THE PROBLEM —
Go to the line containing "- There was" in the records below and print it and every following line exactly, on through the line containing "- Diff the current", then stop.
══ SOURCE DATA
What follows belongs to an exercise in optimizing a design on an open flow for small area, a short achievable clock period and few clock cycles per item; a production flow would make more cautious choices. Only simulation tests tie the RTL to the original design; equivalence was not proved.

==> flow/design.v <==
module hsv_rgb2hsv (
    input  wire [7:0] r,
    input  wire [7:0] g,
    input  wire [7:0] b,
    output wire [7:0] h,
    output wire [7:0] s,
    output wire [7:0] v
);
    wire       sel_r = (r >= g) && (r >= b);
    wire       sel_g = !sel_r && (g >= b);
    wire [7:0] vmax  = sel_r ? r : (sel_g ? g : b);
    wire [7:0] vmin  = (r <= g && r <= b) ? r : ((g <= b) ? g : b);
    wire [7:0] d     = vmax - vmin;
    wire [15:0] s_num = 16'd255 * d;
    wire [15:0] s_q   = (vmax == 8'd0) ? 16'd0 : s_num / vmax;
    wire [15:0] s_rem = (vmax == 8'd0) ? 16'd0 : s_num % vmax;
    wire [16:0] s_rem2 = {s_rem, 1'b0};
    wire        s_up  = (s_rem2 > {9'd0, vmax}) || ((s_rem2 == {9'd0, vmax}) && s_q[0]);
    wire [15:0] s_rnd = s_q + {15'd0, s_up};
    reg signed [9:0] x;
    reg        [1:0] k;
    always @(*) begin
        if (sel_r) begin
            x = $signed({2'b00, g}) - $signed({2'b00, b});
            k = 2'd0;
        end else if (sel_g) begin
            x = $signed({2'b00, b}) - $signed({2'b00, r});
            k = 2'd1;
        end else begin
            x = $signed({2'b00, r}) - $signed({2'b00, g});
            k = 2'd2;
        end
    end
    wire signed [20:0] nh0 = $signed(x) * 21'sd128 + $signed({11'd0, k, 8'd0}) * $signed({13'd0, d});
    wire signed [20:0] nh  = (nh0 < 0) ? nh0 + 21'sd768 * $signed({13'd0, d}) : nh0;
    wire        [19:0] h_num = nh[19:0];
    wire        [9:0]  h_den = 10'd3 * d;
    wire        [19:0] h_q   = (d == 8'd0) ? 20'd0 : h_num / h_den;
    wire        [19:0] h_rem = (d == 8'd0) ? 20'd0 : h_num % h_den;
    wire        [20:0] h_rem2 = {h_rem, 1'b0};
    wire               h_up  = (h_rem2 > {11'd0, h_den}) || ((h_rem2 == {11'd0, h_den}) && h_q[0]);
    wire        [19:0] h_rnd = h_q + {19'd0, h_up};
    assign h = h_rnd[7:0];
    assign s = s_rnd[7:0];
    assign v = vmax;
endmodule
════
══ SOURCE DATA
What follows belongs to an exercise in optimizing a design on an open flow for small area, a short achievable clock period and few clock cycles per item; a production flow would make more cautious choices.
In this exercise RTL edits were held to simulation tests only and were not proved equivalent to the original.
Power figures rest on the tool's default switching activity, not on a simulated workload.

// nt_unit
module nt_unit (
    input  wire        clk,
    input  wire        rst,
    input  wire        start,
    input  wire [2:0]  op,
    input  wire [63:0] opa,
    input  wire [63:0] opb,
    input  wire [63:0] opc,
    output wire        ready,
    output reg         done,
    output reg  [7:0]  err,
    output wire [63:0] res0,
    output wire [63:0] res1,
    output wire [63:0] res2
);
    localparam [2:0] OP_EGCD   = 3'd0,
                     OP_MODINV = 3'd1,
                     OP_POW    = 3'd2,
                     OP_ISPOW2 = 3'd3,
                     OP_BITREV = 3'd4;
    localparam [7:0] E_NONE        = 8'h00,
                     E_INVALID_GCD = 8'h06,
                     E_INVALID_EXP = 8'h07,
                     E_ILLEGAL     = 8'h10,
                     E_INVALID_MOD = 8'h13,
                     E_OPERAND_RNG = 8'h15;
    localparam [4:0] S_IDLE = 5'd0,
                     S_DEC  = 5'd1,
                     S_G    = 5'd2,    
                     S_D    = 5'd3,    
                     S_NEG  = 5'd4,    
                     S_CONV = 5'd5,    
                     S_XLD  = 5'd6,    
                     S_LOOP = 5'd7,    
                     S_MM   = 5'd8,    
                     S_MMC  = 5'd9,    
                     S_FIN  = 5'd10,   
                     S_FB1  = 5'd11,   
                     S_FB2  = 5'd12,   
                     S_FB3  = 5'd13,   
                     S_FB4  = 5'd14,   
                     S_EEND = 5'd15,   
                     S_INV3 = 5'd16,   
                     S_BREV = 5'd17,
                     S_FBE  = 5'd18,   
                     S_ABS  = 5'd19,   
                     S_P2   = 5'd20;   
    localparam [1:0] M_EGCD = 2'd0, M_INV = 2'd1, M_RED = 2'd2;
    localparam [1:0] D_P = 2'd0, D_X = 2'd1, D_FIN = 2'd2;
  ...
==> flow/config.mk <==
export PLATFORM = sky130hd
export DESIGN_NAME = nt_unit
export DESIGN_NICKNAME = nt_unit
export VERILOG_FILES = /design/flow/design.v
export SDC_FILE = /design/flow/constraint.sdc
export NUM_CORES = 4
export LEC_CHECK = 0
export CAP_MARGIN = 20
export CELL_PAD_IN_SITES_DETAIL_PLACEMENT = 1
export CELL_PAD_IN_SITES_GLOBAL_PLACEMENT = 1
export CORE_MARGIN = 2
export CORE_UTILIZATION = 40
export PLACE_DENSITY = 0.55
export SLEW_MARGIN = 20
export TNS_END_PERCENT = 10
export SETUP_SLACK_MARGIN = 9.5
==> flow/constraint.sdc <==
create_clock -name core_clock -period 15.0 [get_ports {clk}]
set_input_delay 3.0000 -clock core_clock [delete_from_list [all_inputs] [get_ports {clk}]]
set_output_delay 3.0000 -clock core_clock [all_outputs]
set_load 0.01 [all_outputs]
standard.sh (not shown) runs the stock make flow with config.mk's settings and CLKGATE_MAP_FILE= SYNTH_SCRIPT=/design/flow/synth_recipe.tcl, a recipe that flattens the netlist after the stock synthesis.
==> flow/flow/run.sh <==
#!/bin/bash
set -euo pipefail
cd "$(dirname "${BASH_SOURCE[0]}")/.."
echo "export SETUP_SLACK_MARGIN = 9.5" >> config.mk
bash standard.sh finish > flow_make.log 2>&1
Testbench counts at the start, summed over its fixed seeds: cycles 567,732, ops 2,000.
════
══ SOURCE DATA
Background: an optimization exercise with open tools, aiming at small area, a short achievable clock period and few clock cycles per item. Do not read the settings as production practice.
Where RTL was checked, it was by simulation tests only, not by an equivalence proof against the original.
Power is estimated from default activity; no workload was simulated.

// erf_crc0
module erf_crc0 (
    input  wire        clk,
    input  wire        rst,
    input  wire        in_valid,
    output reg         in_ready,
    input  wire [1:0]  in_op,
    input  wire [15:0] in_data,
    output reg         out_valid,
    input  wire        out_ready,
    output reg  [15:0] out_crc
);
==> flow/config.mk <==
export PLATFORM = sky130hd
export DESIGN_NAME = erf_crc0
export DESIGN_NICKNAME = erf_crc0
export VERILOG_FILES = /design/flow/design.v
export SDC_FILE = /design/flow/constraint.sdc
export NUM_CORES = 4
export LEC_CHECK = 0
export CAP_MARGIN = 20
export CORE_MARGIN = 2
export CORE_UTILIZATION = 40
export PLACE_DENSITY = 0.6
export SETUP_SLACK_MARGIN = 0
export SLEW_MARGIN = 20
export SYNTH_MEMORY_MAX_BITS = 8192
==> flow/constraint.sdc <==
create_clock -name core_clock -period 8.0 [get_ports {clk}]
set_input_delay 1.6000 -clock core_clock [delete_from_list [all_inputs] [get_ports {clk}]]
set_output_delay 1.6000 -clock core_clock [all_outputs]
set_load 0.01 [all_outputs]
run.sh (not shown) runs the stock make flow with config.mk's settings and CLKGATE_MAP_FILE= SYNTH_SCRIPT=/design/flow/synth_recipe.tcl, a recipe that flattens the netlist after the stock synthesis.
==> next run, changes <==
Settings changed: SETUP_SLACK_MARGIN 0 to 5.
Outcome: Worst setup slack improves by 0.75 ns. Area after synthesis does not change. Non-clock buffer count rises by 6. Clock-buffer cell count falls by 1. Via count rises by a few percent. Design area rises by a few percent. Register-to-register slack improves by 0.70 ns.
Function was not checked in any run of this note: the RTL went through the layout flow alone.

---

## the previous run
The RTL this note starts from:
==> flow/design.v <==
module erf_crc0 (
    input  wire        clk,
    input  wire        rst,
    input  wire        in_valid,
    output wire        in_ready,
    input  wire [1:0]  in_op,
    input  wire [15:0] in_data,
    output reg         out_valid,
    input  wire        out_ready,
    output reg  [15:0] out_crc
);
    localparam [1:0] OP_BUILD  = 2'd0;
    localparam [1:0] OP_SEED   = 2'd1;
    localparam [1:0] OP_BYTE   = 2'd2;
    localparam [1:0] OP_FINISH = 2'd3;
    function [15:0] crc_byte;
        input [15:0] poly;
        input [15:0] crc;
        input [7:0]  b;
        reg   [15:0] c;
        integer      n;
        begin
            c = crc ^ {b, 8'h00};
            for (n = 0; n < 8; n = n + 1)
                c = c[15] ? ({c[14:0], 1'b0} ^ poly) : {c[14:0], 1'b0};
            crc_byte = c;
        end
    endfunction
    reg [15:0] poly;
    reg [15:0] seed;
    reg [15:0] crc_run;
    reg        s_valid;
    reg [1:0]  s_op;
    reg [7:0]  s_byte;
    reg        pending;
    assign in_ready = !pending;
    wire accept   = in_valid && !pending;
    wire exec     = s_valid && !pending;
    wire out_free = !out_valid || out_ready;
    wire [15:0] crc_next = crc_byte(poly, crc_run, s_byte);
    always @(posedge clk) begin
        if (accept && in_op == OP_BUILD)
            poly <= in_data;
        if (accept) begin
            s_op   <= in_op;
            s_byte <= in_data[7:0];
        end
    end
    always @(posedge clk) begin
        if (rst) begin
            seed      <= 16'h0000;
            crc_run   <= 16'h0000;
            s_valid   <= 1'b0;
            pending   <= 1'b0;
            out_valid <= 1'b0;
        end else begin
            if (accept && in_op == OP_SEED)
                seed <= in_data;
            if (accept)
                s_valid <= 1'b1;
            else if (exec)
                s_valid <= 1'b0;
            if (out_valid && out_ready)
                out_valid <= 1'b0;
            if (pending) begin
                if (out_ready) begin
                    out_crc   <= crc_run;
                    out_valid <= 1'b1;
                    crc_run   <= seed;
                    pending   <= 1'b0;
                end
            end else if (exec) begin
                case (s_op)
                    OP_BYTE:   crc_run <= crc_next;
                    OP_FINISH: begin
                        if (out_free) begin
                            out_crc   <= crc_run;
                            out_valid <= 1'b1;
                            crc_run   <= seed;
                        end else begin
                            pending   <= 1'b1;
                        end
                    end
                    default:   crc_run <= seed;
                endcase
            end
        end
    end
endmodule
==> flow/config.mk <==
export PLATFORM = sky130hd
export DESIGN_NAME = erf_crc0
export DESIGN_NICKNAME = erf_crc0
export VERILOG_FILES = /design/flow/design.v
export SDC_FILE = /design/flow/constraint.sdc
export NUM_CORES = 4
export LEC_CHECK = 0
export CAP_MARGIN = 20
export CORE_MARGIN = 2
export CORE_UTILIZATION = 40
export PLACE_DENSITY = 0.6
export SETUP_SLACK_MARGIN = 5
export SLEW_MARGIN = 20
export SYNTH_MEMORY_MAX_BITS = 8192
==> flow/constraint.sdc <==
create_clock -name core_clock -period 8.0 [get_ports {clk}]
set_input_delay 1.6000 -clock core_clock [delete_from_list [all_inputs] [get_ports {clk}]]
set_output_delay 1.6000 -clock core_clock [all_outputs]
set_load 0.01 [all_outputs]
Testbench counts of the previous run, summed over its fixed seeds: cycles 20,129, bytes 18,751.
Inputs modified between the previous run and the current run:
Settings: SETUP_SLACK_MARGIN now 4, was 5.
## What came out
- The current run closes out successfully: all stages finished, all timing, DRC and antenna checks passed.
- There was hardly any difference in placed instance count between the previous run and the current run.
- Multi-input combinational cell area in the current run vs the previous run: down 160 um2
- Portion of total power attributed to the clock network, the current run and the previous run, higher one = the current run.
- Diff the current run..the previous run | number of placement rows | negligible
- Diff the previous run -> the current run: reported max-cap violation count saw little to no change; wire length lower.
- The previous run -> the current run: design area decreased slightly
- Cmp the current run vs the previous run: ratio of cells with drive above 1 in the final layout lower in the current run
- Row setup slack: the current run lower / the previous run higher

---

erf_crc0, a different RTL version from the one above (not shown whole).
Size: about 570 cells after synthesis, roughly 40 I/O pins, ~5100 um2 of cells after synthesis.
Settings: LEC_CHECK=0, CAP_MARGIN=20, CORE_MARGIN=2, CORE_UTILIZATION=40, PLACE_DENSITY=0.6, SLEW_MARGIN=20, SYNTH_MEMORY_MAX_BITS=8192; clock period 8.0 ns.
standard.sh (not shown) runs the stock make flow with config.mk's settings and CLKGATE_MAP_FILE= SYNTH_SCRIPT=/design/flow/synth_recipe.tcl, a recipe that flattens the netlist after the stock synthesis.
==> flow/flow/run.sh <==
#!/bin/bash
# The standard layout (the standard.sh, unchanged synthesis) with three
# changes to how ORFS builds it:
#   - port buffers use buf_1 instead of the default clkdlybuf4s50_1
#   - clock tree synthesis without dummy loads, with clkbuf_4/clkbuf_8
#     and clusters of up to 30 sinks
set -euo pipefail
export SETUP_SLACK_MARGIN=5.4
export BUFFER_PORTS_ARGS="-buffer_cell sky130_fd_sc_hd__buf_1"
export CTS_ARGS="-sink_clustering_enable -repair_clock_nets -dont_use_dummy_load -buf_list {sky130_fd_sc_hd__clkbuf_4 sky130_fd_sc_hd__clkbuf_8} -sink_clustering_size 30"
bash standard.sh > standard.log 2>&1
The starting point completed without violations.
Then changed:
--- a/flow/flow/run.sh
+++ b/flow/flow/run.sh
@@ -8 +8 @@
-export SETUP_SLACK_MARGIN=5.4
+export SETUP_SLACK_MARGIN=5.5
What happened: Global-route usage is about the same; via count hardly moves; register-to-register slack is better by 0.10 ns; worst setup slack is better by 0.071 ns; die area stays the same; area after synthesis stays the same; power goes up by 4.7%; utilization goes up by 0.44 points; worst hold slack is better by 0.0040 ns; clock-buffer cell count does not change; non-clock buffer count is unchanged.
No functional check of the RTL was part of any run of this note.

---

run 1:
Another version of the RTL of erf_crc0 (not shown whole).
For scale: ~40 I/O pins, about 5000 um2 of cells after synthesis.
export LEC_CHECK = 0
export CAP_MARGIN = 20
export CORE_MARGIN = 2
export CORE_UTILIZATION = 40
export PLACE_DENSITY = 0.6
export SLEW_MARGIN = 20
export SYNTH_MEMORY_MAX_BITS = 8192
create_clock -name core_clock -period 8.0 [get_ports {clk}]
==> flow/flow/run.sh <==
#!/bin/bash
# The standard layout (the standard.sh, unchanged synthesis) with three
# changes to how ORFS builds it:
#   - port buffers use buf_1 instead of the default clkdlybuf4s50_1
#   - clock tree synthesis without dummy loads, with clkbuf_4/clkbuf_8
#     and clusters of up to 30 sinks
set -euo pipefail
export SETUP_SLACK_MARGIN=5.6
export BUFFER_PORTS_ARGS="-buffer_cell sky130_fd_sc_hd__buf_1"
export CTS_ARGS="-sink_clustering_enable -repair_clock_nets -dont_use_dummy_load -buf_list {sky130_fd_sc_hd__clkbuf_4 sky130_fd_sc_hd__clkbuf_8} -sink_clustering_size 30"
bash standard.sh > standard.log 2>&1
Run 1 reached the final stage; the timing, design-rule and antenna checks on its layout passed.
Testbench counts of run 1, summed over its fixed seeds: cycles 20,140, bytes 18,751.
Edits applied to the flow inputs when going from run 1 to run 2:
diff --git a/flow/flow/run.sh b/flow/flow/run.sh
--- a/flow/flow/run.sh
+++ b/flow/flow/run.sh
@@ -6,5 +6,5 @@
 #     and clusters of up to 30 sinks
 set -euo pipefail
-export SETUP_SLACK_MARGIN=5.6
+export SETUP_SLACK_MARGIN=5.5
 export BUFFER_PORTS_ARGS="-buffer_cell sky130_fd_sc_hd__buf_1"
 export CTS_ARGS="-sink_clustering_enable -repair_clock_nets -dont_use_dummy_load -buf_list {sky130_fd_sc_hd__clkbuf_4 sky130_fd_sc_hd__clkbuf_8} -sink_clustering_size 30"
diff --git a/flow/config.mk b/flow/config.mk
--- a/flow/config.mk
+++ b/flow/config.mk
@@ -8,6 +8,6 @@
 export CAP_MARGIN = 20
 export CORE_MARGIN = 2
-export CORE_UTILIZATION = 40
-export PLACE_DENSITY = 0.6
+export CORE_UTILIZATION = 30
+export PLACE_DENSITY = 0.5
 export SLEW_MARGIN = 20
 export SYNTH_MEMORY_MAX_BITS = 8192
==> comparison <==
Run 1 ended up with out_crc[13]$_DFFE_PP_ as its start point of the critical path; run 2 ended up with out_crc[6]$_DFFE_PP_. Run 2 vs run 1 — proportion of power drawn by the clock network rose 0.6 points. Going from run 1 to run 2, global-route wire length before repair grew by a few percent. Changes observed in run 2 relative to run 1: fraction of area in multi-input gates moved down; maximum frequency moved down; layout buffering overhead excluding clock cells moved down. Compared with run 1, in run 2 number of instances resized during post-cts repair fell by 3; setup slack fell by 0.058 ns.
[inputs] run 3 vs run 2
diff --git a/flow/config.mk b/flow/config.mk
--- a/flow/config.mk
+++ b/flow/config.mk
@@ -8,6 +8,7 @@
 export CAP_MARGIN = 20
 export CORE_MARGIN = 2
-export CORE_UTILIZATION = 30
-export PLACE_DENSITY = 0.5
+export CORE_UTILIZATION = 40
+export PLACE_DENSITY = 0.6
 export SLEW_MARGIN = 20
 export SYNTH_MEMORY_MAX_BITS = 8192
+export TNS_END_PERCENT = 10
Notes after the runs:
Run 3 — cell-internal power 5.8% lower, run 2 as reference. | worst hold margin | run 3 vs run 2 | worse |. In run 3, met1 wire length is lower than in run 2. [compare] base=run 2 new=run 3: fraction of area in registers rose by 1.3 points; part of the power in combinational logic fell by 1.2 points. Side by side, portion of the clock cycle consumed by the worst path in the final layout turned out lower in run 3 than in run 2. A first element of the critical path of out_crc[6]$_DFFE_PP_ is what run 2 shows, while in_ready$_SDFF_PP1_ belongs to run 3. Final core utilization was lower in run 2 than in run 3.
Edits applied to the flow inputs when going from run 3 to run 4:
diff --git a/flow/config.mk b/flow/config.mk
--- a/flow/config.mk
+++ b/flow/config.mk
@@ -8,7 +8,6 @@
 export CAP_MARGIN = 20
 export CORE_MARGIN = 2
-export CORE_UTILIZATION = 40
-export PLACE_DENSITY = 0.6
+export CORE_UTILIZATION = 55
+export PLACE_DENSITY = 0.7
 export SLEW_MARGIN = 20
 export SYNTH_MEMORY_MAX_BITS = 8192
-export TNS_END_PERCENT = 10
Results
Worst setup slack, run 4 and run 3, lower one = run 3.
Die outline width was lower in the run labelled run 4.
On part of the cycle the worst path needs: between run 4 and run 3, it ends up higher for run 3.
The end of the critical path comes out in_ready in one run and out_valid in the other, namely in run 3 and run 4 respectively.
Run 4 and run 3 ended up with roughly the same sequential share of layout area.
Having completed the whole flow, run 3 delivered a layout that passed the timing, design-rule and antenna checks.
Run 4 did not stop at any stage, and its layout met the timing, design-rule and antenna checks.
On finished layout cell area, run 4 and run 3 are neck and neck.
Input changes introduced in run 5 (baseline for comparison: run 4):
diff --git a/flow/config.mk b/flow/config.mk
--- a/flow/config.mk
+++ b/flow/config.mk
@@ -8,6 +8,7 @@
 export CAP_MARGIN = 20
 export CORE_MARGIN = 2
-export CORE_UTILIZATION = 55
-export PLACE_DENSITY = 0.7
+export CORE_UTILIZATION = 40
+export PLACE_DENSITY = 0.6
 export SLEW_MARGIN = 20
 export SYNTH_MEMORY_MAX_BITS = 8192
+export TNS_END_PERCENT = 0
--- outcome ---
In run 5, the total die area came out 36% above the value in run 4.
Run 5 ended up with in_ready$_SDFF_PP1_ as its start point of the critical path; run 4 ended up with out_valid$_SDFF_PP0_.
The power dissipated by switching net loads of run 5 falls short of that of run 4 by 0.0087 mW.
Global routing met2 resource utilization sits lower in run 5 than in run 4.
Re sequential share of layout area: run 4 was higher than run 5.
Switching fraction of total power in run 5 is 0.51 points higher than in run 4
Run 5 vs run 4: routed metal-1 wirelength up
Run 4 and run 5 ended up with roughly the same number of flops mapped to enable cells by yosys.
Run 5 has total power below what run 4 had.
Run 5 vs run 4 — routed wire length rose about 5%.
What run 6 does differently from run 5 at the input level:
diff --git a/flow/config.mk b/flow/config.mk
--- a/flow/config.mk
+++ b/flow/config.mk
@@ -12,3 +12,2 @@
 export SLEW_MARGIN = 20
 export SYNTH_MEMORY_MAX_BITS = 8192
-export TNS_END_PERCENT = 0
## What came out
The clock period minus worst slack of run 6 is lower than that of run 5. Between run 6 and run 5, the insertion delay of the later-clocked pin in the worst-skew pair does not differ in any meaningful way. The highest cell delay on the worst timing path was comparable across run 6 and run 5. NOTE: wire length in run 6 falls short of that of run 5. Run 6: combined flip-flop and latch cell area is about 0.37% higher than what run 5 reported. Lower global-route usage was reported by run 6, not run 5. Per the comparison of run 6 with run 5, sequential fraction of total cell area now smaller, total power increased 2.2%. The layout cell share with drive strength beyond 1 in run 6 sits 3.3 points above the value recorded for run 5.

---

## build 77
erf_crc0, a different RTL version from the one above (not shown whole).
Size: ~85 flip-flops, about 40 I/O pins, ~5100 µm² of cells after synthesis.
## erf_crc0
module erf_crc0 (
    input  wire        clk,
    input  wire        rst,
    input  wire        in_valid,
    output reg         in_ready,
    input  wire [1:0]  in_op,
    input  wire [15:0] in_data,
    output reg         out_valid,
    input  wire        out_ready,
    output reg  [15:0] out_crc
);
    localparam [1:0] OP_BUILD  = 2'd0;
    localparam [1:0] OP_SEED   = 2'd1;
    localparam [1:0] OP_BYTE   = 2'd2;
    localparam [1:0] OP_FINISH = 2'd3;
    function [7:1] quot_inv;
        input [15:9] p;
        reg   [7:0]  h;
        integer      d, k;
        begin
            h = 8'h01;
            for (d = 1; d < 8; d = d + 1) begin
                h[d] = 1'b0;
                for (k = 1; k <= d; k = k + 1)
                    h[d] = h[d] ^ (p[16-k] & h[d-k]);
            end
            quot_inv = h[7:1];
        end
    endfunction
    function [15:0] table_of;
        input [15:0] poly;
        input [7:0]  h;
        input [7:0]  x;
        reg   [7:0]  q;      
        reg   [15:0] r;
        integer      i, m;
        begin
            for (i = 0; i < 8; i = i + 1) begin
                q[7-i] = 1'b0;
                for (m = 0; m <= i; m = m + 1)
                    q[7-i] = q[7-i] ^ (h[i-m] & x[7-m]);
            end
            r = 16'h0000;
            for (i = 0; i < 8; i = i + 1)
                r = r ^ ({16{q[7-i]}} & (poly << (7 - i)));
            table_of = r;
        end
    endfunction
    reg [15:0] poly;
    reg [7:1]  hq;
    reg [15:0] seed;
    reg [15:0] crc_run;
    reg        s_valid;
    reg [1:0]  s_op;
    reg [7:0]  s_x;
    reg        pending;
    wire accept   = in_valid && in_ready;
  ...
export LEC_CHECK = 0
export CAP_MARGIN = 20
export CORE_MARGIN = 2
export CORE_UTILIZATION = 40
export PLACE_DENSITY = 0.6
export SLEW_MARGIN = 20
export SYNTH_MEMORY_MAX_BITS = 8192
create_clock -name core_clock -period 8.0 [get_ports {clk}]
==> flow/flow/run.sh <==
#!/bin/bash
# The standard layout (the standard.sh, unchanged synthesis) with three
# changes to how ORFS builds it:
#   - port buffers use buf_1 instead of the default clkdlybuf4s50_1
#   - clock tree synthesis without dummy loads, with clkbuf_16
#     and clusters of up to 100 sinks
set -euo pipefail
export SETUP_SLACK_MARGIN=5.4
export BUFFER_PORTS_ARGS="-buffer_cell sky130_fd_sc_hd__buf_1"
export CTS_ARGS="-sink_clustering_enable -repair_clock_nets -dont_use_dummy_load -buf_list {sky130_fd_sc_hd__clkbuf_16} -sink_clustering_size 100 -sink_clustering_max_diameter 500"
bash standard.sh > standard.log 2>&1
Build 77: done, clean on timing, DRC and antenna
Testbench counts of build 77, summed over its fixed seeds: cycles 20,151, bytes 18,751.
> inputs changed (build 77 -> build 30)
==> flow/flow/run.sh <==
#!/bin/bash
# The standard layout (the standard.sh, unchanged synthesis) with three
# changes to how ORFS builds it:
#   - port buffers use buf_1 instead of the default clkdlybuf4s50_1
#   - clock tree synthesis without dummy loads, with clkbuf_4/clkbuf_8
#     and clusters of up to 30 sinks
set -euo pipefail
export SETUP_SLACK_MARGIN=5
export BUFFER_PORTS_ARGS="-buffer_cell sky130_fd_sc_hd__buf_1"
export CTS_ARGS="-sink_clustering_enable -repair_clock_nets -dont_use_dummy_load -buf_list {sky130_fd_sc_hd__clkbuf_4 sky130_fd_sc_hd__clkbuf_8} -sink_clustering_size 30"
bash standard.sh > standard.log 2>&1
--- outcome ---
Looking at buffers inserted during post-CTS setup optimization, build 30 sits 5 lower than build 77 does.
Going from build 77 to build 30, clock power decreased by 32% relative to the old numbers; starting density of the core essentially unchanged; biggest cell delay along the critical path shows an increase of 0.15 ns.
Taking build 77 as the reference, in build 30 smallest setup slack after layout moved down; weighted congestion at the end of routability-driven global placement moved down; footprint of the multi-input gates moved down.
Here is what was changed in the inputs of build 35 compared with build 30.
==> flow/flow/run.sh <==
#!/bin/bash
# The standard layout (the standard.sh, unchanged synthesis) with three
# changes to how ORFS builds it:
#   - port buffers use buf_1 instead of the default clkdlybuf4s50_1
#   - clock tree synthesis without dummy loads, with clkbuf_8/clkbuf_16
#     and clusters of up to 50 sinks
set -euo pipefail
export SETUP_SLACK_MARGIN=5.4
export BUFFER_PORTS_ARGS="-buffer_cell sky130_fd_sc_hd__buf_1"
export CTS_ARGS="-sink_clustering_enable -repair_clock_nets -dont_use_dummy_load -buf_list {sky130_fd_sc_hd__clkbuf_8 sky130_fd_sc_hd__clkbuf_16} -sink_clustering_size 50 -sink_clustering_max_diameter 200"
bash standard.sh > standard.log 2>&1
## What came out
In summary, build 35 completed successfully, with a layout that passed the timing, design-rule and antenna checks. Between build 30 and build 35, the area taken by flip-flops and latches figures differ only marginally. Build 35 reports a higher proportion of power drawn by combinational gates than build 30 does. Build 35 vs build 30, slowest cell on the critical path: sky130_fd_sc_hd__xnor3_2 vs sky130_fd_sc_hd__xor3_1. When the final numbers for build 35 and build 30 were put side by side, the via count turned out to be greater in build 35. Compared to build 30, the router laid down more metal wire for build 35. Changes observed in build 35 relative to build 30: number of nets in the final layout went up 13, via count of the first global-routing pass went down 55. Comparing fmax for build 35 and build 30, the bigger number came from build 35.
════
YOUR SOLUTION —
- There was hardly any difference in placed instance count between the previous run and the current run.
- Multi-input combinational cell area in the current run vs the previous run: down 160 um2
- Portion of total power attributed to the clock network, the current run and the previous run, higher one = the current run.
- Diff the current run..the previous run | number of placement rows | negligible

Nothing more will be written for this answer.